Induced subgraphs and tree decompositions VI. Graphs with 2-cutsets

TL;DR

This paper investigates how certain graph decompositions involving cutsets can ensure bounded treewidth in hereditary graph classes, extending understanding of graph structure and complexity.

Contribution

It demonstrates that graphs decomposable by clique cutsets, 2-cutsets, and 1-joins into bounded treewidth classes also have bounded treewidth, especially for ($ISK_4$, wheel)-free graphs and graphs with no cycle with a unique chord.

Findings

Graphs with bounded treewidth are $t$-clean for some $t$.

Decompositions by specific cutsets preserve bounded treewidth.
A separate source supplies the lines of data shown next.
===== src/rtl/sio_cfg_port.sv =====
module sio_cfg_port #(
  parameter int          NUM_LDEV = 9,
  parameter logic [7:0]  KEY      = 8'h87,
  parameter logic [7:0]  EXIT     = 8'hAA,
  parameter int          GPA_DEV  = 7,
  parameter int          GPB_DEV  = 8,
  parameter int          GPA_PINS = 7,
  parameter int          GPB_PINS = 4
) (
  input  logic                           clk,
  input  logic                           rst_n,
  input  logic                           wr_en,
  input  logic                           rd_en,
  input  logic                           addr_sel,
  input  logic [7:0]                     wdata,
  output logic [7:0]                     rdata,
  output logic [GPA_PINS+GPB_PINS-1:0]   gpio_dir
);
  localparam int         GPIO_N    = GPA_PINS + GPB_PINS;
  localparam int         GPW       = $clog2(GPIO_N);
  localparam int         LW        = $clog2(NUM_LDEV);
  localparam logic [7:0] GPA_FIRST = 8'hE1;
  localparam logic [7:0] GPB_FIRST = GPA_FIRST + 8'(GPA_PINS);
  localparam logic [7:0] GPB_END   = GPB_FIRST + 8'(GPB_PINS);

  logic              open_q, half_q;
  logic [7:0]        idx_q, sel_q;
  logic [NUM_LDEV-1:0] act_q;
  logic [7:0]        base_q [NUM_LDEV][4];
  logic [7:0]        irq_q  [NUM_LDEV];
  logic [7:0]        trig_q [NUM_LDEV];
  logic [GPIO_N-1:0] dir_q;

  logic              idx_wr, dat_wr, sel_ok, gp_hit;
  logic [LW-1:0]     ld;
  logic [GPW-1:0]    gp_bit;
  logic [7:0]        cfg_val;

  assign idx_wr   = wr_en & ~addr_sel;
  assign dat_wr   = wr_en & addr_sel & open_q;
  assign sel_ok   = sel_q < 8'(NUM_LDEV);
  assign ld       = sel_q[LW-1:0];
  assign gpio_dir = dir_q;

  always_comb begin
    gp_hit = 1'b0;
    gp_bit = '0;
    if (sel_q == 8'(GPA_DEV) && idx_q >= GPA_FIRST && idx_q < GPB_FIRST) begin
      gp_hit = 1'b1;
      gp_bit = GPW'(idx_q - GPA_FIRST);
    end else if (sel_q == 8'(GPB_DEV) && idx_q >= GPB_FIRST && idx_q < GPB_END) begin
      gp_hit = 1'b1;
      gp_bit = GPW'(idx_q - GPB_FIRST + 8'(GPA_PINS));
    end
  end

  always_comb begin
    cfg_val = 8'h00;
    case (idx_q)
      8'h07: cfg_val = sel_q;
      8'h30: if (sel_ok) cfg_val = {7'b0, act_q[ld]};
      8'h60, 8'h61, 8'h62, 8'h63: if (sel_ok) cfg_val = base_q[ld][idx_q[1:0]];
      8'h70: if (sel_ok) cfg_val = irq_q[ld];
      8'h71: if (sel_ok) cfg_val = trig_q[ld];
      default: if (gp_hit) cfg_val = {7'b0, dir_q[gp_bit]};
    endcase
  end

  always_ff @(posedge clk) begin
    if (!rst_n) begin
      open_q <= 1'b0;
      half_q <= 1'b0;
      idx_q  <= 8'h00;
      sel_q  <= 8'h00;
      act_q  <= '0;
      dir_q  <= '1;
      rdata  <= 8'hFF;
      for (int d = 0; d < NUM_LDEV; d++) begin
        irq_q[d]  <= 8'h00;
        trig_q[d] <= 8'h00;
        for (int b = 0; b < 4; b++) base_q[d][b] <= 8'h00;
      end
    end else begin
      if (rd_en)
        rdata <= !open_q ? 8'hFF : (addr_sel ? cfg_val : idx_q);
      if (idx_wr) begin
        if (open_q) begin
          if (wdata == EXIT) begin
            open_q <= 1'b0;
            half_q <= 1'b0;
          end else begin
            idx_q <= wdata;
          end
        end else if (wdata == KEY) begin
          open_q <= half_q;
          half_q <= ~half_q;
        end else begin
          half_q <= 1'b0;
        end
      end
      if (dat_wr) begin
        case (idx_q)
          8'h07: sel_q <= wdata;
          8'h30: if (sel_ok) act_q[ld] <= wdata[0];
          8'h60, 8'h61, 8'h62, 8'h63: if (sel_ok) base_q[ld][idx_q[1:0]] <= wdata;
          8'h70: if (sel_ok) irq_q[ld] <= wdata;
          8'h71: if (sel_ok) trig_q[ld] <= wdata;
          default: if (gp_hit) dir_q[gp_bit] <= wdata[0];
        endcase
      end
    end
  end

  p_locked_read_ff_r5: assert property (@(posedge clk) disable iff (!rst_n)
    rd_en && !open_q |=> rdata == 8'hFF);

  p_exit_locks_r4: assert property (@(posedge clk) disable iff (!rst_n)
    open_q && idx_wr && wdata == EXIT |=> !open_q);

  p_open_needs_key_r3: assert property (@(posedge clk) disable iff (!rst_n)
    !open_q && !(idx_wr && wdata == KEY) |=> !open_q);

  p_dir_hold_r10: assert property (@(posedge clk) disable iff (!rst_n)
    !(wr_en && addr_sel && open_q) |=> $stable(gpio_dir));

  p_rdata_hold_r11: assert property (@(posedge clk) disable iff (!rst_n)
    !rd_en |=> $stable(rdata));
endmodule


===== config.mk =====
export PLATFORM = sky130hd
export DESIGN_NAME = sio_cfg_port
export DESIGN_NICKNAME = d
export VERILOG_FILES = /design/src/rtl/sio_cfg_port.sv
export SDC_FILE = /design/constraint.sdc
export NUM_CORES = 1
export LEC_CHECK = 0
export BUFFER_PORTS_ARGS = -buffer_cell sky130_fd_sc_hd__buf_2
export CAP_MARGIN = 20
export CORE_MARGIN = 2
export CORE_UTILIZATION = 39
export DETAILED_ROUTE_END_ITERATION = 8
export GPL_TIMING_DRIVEN = 1
export SLEW_MARGIN = 10
export SYNTH_ARGS = -nofsm -noshare
export SYNTH_HDL_FRONTEND = slang
export SYNTH_SLANG_ARGS = --single-unit
export TNS_END_PERCENT = 30

===== constraint.sdc =====
create_clock -name clk -period 8.2 [get_ports clk]
set_clock_uncertainty 0.15 [all_clocks]
set_input_delay 2.05 -clock clk [delete_from_list [all_inputs] [get_ports clk]]
set_output_delay 2.05 -clock clk [all_outputs]
set_load 0.005 [all_outputs]

==> results of run 1 <==
==> report_power, final <==
part	internal [mW]	switching (mW)	leakage, nW
registers	4.74	0.0628	8.06
clock network	2.08	1.54	1.27
logic	0.0857	0.205	4.76
total	6.91	1.81	14.1
==> layer usage <==
| metal | GRT usage [%] | part of all wire, % | wire length [microns] |
|---|---|---|---|
| met5 | 0 | 0.014 | 13 |
| met3 | 3.27 | 7.4 | 6690 |
| met2 | 31.9 | 49 | 44100 |
| met1 | 25.0 | 40 | 36100 |
| met4 | 7.49 | 3.7 | 3310 |
==> per-stage QoR <==
stage,cells,power [mW],hold WS [ps]
global placement,3623,5.16,302
CTS,3767,8.78,341
floorplan,2535,5.03,292
global route,3795,8.97,371
finish,3795,8.72,335
detailed placement,3626,5.17,334
==> layout by cell type (no fill, tap or decap), types with 5 or more instances in the layout <==
master / instances
sky130_fd_sc_hd__nor4_2: 8
sky130_fd_sc_hd__nand3_1: 27
sky130_fd_sc_hd__nand2b_1: 7
sky130_fd_sc_hd__buf_4: 42
sky130_fd_sc_hd__a31oi_1: 9
sky130_fd_sc_hd__clkinv_2: 19
sky130_fd_sc_hd__o21ai_0: 70
sky130_fd_sc_hd__mux4_2: 185
sky130_fd_sc_hd__a21boi_0: 12
sky130_fd_sc_hd__o31ai_1: 7
sky130_fd_sc_hd__inv_1: 9
sky130_fd_sc_hd__nor2_1: 58
sky130_fd_sc_hd__clkbuf_1: 11
sky130_fd_sc_hd__nor2b_1: 31
sky130_fd_sc_hd__clkbuf_2: 12
sky130_fd_sc_hd__nand2_1: 66
sky130_fd_sc_hd__conb_1: 336
sky130_fd_sc_hd__ha_1: 5
sky130_fd_sc_hd__o21ai_1: 5
sky130_fd_sc_hd__nor3_2: 9
sky130_fd_sc_hd__edfxtp_1: 768
sky130_fd_sc_hd__clkbuf_16: 84
sky130_fd_sc_hd__a211oi_1: 14
sky130_fd_sc_hd__a21oi_1: 26
sky130_fd_sc_hd__o22ai_1: 14
sky130_fd_sc_hd__clkinv_1: 16
sky130_fd_sc_hd__nor2_2: 10
sky130_fd_sc_hd__dfxtp_1: 45
sky130_fd_sc_hd__a22oi_1: 50
sky130_fd_sc_hd__nor3_1: 46
sky130_fd_sc_hd__and2_1: 369
sky130_fd_sc_hd__buf_2: 50
sky130_fd_sc_hd__and3_1: 10
sky130_fd_sc_hd__bufinv_16: 7
sky130_fd_sc_hd__mux2i_1: 79
==> cells in the mapped netlist (all sizes together) (5+ instances only) <==
cell / n
nand4: 6
nand2b: 7
a22oi: 50
ha: 5
edfxtp: 768
a211oi: 14
nor4: 13
dfxtp: 50
clkbuf: 101
buf: 72
o2111ai: 5
nand2: 69
inv: 11
a31oi: 9
o31ai: 7
mux4: 185
and3: 11
nor2b: 33
a21boi: 13
mux2i: 79
nand3: 29
a21oi: 26
o22ai: 14
nor3: 56
and2: 369
nor2: 70
o21ai: 75
==> logic make-up after synthesis <==
family                     count (synthesis)
DFF                                      818
and+or+nand+nor                          682
muxes                                    267
AOI/OAI and AO/OA                        243
buffers and inverters                    184
adders and majority gates                  5
other                                      1
==> worst min-delay path by stage <==
stage / startpoint / end / slack (ps) / cells past startpoint
3_3_place_gp: act_q[8] / act_q[8] / 300 / 2
2_1_floorplan: act_q[8] / act_q[8] / 290 / 2
6_report: act_q[8] / act_q[8] / 340 / 2
3_5_place_dp: act_q[8] / act_q[8] / 330 / 2
4_1_cts: act_q[8] / act_q[8] / 340 / 2
5_1_grt: act_q[8] / act_q[8] / 370 / 2
==> cell type report <==
class / count / area, sq um / share of cell area (%)
Timing Repair Buffer: 106 / 666 / 1.63
Clock buffer: 95 / 2140 / 5.24
Multi-Input combinational cell: 1533 / 12100 / 29.5
Tap cell: 1186 / 1480 / 3.63
Sequential cell: 818 / 24100 / 58.9
Inverter: 11 / 41.3 / 0.101
Clock inverter: 46 / 408 / 0.998
==> flip-flops by register name, summed over array words and instances (netlist names), 8 cells and up, named ones only <==
name and count:
gpio_dir 11, rdata 8, trig_q 128, idx_q 8, act_q 9, irq_q 128, sel_q 8, base_q 512
==> worst max-delay path: stages <==
cell	delay (ps)
sky130_fd_sc_hd__buf_2	220
sky130_fd_sc_hd__and3_1	710
sky130_fd_sc_hd__nand2_1	290
sky130_fd_sc_hd__nor3_4	460
sky130_fd_sc_hd__nand2_2	450
sky130_fd_sc_hd__o21ai_0	950
==> impl_metrics.env, run 1 <==
export IMPL_finalSetupTns_ps=0
export IMPL_critPathMaxFanout=25
export IMPL_timing_reg2reg_setup_slack_ps=3870
export IMPL_place_port_buffers=31
export IMPL_insertion_delay_to_the_later_sink_of_the_worst_skew_pair_ps=620
export IMPL_cts_hold_buffers=0
export IMPL_avgSynthCellArea_sq_um=16.2
export IMPL_yosys_most_used_dff="sky130_fd_sc_hd__edfxtp_1"
export IMPL_seq_area_frac_synth_pct=67.3
export IMPL_drcViolationCount=0
export IMPL_synth_compound_area_share_pct=4.58
export IMPL_number_of_nets_with_antenna_violations_after_routing=0
export IMPL_i_o_pin_count=32
export IMPL_detail_route_wl_per_cell_microns=23.8
export IMPL_cts_max_level=3
export IMPL_via_per_inst=5.31
export IMPL_worstSetupStartpoint="addr_sel"
export IMPL_maximum_number_of_pins_on_one_net_before_global_route_repair=103
export IMPL_synth_largest_area_cell="sky130_fd_sc_hd__edfxtp_1"
export IMPL_min_period_ps=5070
export IMPL_clkSinkCount=818
export IMPL_number_of_antenna_violations_at_the_first_check_in_global_routing=3
export IMPL_gr_total_overflow=0
export IMPL_max_cap_violations=0
export IMPL_max_clock_path_buffers=3
export IMPL_grt_total_usage_pct=19.2
export IMPL_tightestPinTransition_ps=1150
export IMPL_worstSetupEndpointType="register"
export IMPL_dp_slack_ps=2480
export IMPL_layout_cells_sized_above_1_pct=18.0
export IMPL_antenna_cells=0
export IMPL_setup_violations_final=0
export IMPL_wire_length_of_the_first_global_routing_pass_mm=132
export IMPL_floorplan_die_area_sq_um=94100
export IMPL_timing_reg2reg_worst_path_depth=7
export IMPL_relSlewSlack_pct=23.0
export IMPL_yosys_register_bits=818
export IMPL_synth_cells=2200
export IMPL_hold_class="reg2reg"
export IMPL_cts_tree="yes"
export IMPL_post_synth_mux_area_share_pct=14.0
export IMPL_final_hold_violation_count=0
export IMPL_yosys_warnings=0
export IMPL_clock_root_buffer="sky130_fd_sc_hd__clkbuf_16"
export IMPL_ys_top_cells_by_area="sky130_fd_sc_hd__edfxtp_1 (65%), sky130_fd_sc_hd__mux4_2 (12%), sky130_fd_sc_hd__and2_1 (6.4%), sky130_fd_sc_hd__dfxtp_1 (2.8%), sky130_fd_sc_hd__mux2i_1 (2.2%)"
export IMPL_synth_xor_area_share_pct=0
export IMPL_filler_cell_count=7928
export IMPL_core_sq_um=91200
export IMPL_endpoint="base_q[7][20]"
export IMPL_required_ps=8270
export IMPL_r2r_start="idx_q[0]"
export IMPL_synth_adder_area_share_pct=0.175
export IMPL_fin_nets=2568
export IMPL_drt_wl_total_mm=90.2
export IMPL_cts_buf_count=80
export IMPL_power_static_leakage_nw=14.1
export IMPL_die_h_microns=307
export IMPL_finalMaxSlewViolations=0
export IMPL_rsz0062_at_grt="no"
export IMPL_combinational_family_with_the_most_area_after_synthesis="multiplexers"
export IMPL_pwrdens_nw_per_um2=213
export IMPL_detail_route_first_pass_iterations=6
export IMPL_synth_to_layout_area_growth_pct=14.3
export IMPL_place_area_sq_um=38200
export IMPL_initial_utilization_pct=39.2
export IMPL_initialDrtViolationCount=2010
export IMPL_stdcell_area_sq_um=40900
export IMPL_dp_hpwl_mm=58.7
export IMPL_synth_async_sr_flop_share_pct=0
export IMPL_fp_dieW_microns=307
export IMPL_syn_cell_area_sq_um=35700
export IMPL_vdd_drop_max_v=0.000145
export IMPL_core_rowCount=111
export IMPL_finalCritPeriodShare_pct=61.9
export IMPL_synth_edff_count=768
export IMPL_worst_setup_path_start_kind="primary input"
export IMPL_post_synth_top_area_fraction_pct=64.5
export IMPL_run_status="completed"
export IMPL_max_clock_freq_ghz=0.197
export IMPL_final_critical_path_setup_slack_ps=3130
export IMPL_utilization_pct=44.8
export IMPL_first_global_vias=20100
export IMPL_synthDistinctLibCells=77
export IMPL_worst_setup_path_type="in2reg"
export IMPL_cts_repair_resize_count=0
export IMPL_postCtsSetupRepairBufs=0
export IMPL_clock_edge_transition_at_the_registers_on_the_reported_setup_and_hold_paths_ps=60
export IMPL_r2r_end="base_q[4][7]"
export IMPL_final_weighted_congestion_in_routability_driven_placement=0.914
export IMPL_synth_simple_gate_area_share_pct=11.4
export IMPL_dr_total_vias=20200
export IMPL_worst_endpoint_arrival_ps=5150
No activity file was read; power rests on OpenSTA's default activity.
==> inputs of run 2 (changes only) <==
==> constraint.sdc (replaced) <==
create_clock -name clk -period 5.1 [get_ports clk]
set_clock_uncertainty 0.15 [all_clocks]
set_input_delay 1.275 -clock clk [delete_from_list [all_inputs] [get_ports clk]]
set_output_delay 1.275 -clock clk [all_outputs]
set_load 0.005 [all_outputs]
==> impl_metrics.env, run 2 (synthesis gave the netlist of run 1 again) <==
export IMPL_core_sq_um=91200
export IMPL_largest_registers="base_q x512, irq_q x128, trig_q x128"
export IMPL_rsz0062_at_grt="no"
export IMPL_core_rowCount=111
export IMPL_worstSetupEndpointType="register"
export IMPL_power_static_leakage_nw=14.4
export IMPL_max_clock_path_buffers=3
export IMPL_fp_dieW_microns=307
export IMPL_final_critical_path_setup_slack_ps=1400
export IMPL_number_of_antenna_violations_at_the_first_check_in_global_routing=3
export IMPL_insertion_delay_to_the_later_sink_of_the_worst_skew_pair_ps=670
export IMPL_share_seq_of_total_power_pct=54.3
export IMPL_gr_total_overflow=0
export IMPL_place_area_sq_um=38700
export IMPL_pwrdens_nw_per_um2=342
export IMPL_finalCritPeriodShare_pct=72.6
export IMPL_setup_violations_final=0
export IMPL_timing_reg2reg_setup_slack_ps=1400
export IMPL_finalSetupTns_ps=0
export IMPL_p_int_mw=11.2
export IMPL_layout_cells_sized_above_1_pct=19.6
export IMPL_place_port_buffers=31
export IMPL_largest_reg_flops=512
export IMPL_worst_hold_path_endpoint="act_q[8]"
export IMPL_tightestPinTransition_ps=1180
export IMPL_hold_class="reg2reg"
export IMPL_fin_nets=2611
export IMPL_worst_setup_path_start_kind="register"
export IMPL_run_status="completed"
export IMPL_die_h_microns=307
export IMPL_timing_reg2reg_worst_path_depth=8
export IMPL_initial_utilization_pct=39.2
export IMPL_max_cap_violations=0
export IMPL_relSlewSlack_pct=21.1
export IMPL_min_period_ps=3700
export IMPL_finalMaxSlewViolations=0
export IMPL_cts_max_level=3
export IMPL_postCtsSetupRepairBufs=0
export IMPL_number_of_nets_with_antenna_violations_after_routing=0
export IMPL_grt_total_usage_pct=19.3
export IMPL_required_ps=5220
export IMPL_r2r_start="idx_q[0]"
export IMPL_detail_route_first_pass_iterations=5
export IMPL_worst_endpoint_arrival_ps=3830
export IMPL_vdd_drop_max_v=0.000237
export IMPL_cts_repair_resize_count=0
export IMPL_final_weighted_congestion_in_routability_driven_placement=0.904
export IMPL_detail_route_wl_per_cell_microns=23.5
export IMPL_synth_to_layout_area_growth_pct=16.1
export IMPL_switching_share_pct=21.5
export IMPL_first_global_vias=20900
export IMPL_cts_buf_count=83
export IMPL_hold_ws_ps=331
export IMPL_layout_common_cells="sky130_fd_sc_hd__edfxtp_1 (768), sky130_fd_sc_hd__and2_1 (369), sky130_fd_sc_hd__conb_1 (336)"
export IMPL_via_per_inst=5.29
export IMPL_r2r_end="base_q[5][27]"
export IMPL_clock_root_buffer="sky130_fd_sc_hd__clkbuf_16"
export IMPL_stdcell_area_sq_um=41500
export IMPL_clkSinkCount=818
export IMPL_critPathMaxFanout=27
export IMPL_cts_hold_buffers=0
export IMPL_hold_path_startpoint="act_q[8]"
export IMPL_antenna_cells=0
export IMPL_maximum_number_of_pins_on_one_net_before_global_route_repair=70
export IMPL_power_spent_charging_and_discharging_nets_mw=3.05
export IMPL_wire_length_of_the_first_global_routing_pass_mm=134
export IMPL_dp_hpwl_mm=58.6
export IMPL_max_clock_freq_ghz=0.270
export IMPL_floorplan_die_area_sq_um=94100
export IMPL_cts_tree="yes"
export IMPL_initialDrtViolationCount=2063
export IMPL_dr_total_vias=20300
export IMPL_worstSetupStartpoint="idx_q[0]"
export IMPL_holdPathStages=2
export IMPL_i_o_pin_count=32
export IMPL_utilization_pct=45.5
export IMPL_final_hold_violation_count=0
export IMPL_clock_edge_transition_at_the_registers_on_the_reported_setup_and_hold_paths_ps=60
export IMPL_pwr_share_clk_pct=42.3
export IMPL_leading_cell_type_in_the_layout_fill_and_taps_excluded="sky130_fd_sc_hd__edfxtp_1"
export IMPL_drt_wl_total_mm=90.2
export IMPL_comb_power_share_pct=3.4
export IMPL_largest_register="base_q"
export IMPL_worst_setup_path_type="reg2reg"
export IMPL_dp_slack_ps=755
export IMPL_drcViolationCount=0
-- run 2: layout make-up --
type | instances | area [sq um]
inverters | 11 | 41.3
well taps | 1186 | 1480
repair buffers | 146 | 1170
multi-input cells | 1533 | 12100
clock inverters | 57 | 538
clock buffers | 92 | 2120
flip-flops and latches | 818 | 24100
fillers | 7960 | 49800
-- run 2: power by group through the flow --
stage | sequential [mW] | combinational [mW] | clock (mW)
2_1_floorplan | 7.80 | 0.275 | 0
3_3_place_gp | 7.83 | 0.465 | 0
3_5_place_dp | 7.85 | 0.473 | 0
4_1_cts | 7.71 | 0.475 | 6.13
5_1_grt | 7.73 | 0.519 | 6.35
6_report | 7.71 | 0.483 | 6.01
-- run 2: worst max path at each step --
stage                     slack (ps)             to  cells after the start
final                           1400  base_q[5][27]                      8
after global routing            1220       rdata[3]                      7
after CTS                       1420  base_q[6][24]                      8
after detailed placement         750  base_q[6][24]                      7
after global placement           960  base_q[7][25]                      7
after floorplan                  830  base_q[10][0]                      8
-- run 2: per-layer routing --
metal | track usage, % | vias to the layer above | part of all wire, %
li1 | - | 8969 | -
met4 | 7.52 | 0 | 3.3
met2 | 32.2 | 784 | 49
met1 | 25.3 | 10400 | 41
met3 | 3.22 | 163 | 7.0
met5 | 0 | - | 0
-- run 2: stage by stage --
| stage | instances | total power, mW |
|---|---|---|
| after CTS | 3836 | 14.3 |
| final | 3843 | 14.2 |
| after global placement | 3687 | 8.30 |
| after global routing | 3843 | 14.6 |
| after detailed placement | 3687 | 8.32 |
| after floorplan | 2535 | 8.08 |
-- run 2: critical path, cell delays in order (launching register included) --
cell and delay (ps):
sky130_fd_sc_hd__dfxtp_2 370, sky130_fd_sc_hd__inv_1 60, sky130_fd_sc_hd__buf_4 260, sky130_fd_sc_hd__ha_1 380, sky130_fd_sc_hd__or4_4 220, sky130_fd_sc_hd__nand3_4 130
sky130_fd_sc_hd__nor3_4 530, sky130_fd_sc_hd__nand2_4 330, sky130_fd_sc_hd__o21ai_0 880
Bounded treewidth results apply to ($ISK_4$, wheel)-free graphs and graphs with no cycle with a unique chord.

Abstract

This paper continues a series of papers investigating the following question: which hereditary graph classes have bounded treewidth? We call a graph $t$-clean if it does not contain as an induced subgraph the complete graph $K_t$, the complete bipartite graph $K_{t, t}$, subdivisions of a $(t \times t)$-wall, and line graphs of subdivisions of a $(t \times t)$-wall. It is known that graphs with bounded treewidth must be $t$-clean for some $t$; however, it is not true that every $t$-clean graph has bounded treewidth. In this paper, we show that three types of cutsets, namely clique cutsets, 2-cutsets, and 1-joins, interact well with treewidth and with each other, so graphs that are decomposable by these cutsets into basic classes of bounded treewidth have bounded treewidth. We apply this result to two hereditary graph classes, the class of ($ISK_4$, wheel)-free graphs and the class of graphs with no cycle with a unique chord. These classes were previously studied and decomposition theorems were obtained for both classes. Our main results are that $t$-clean ($ISK_4$, wheel)-free graphs have bounded treewidth and that $t$-clean graphs with no cycle with a unique chord have bounded treewidth.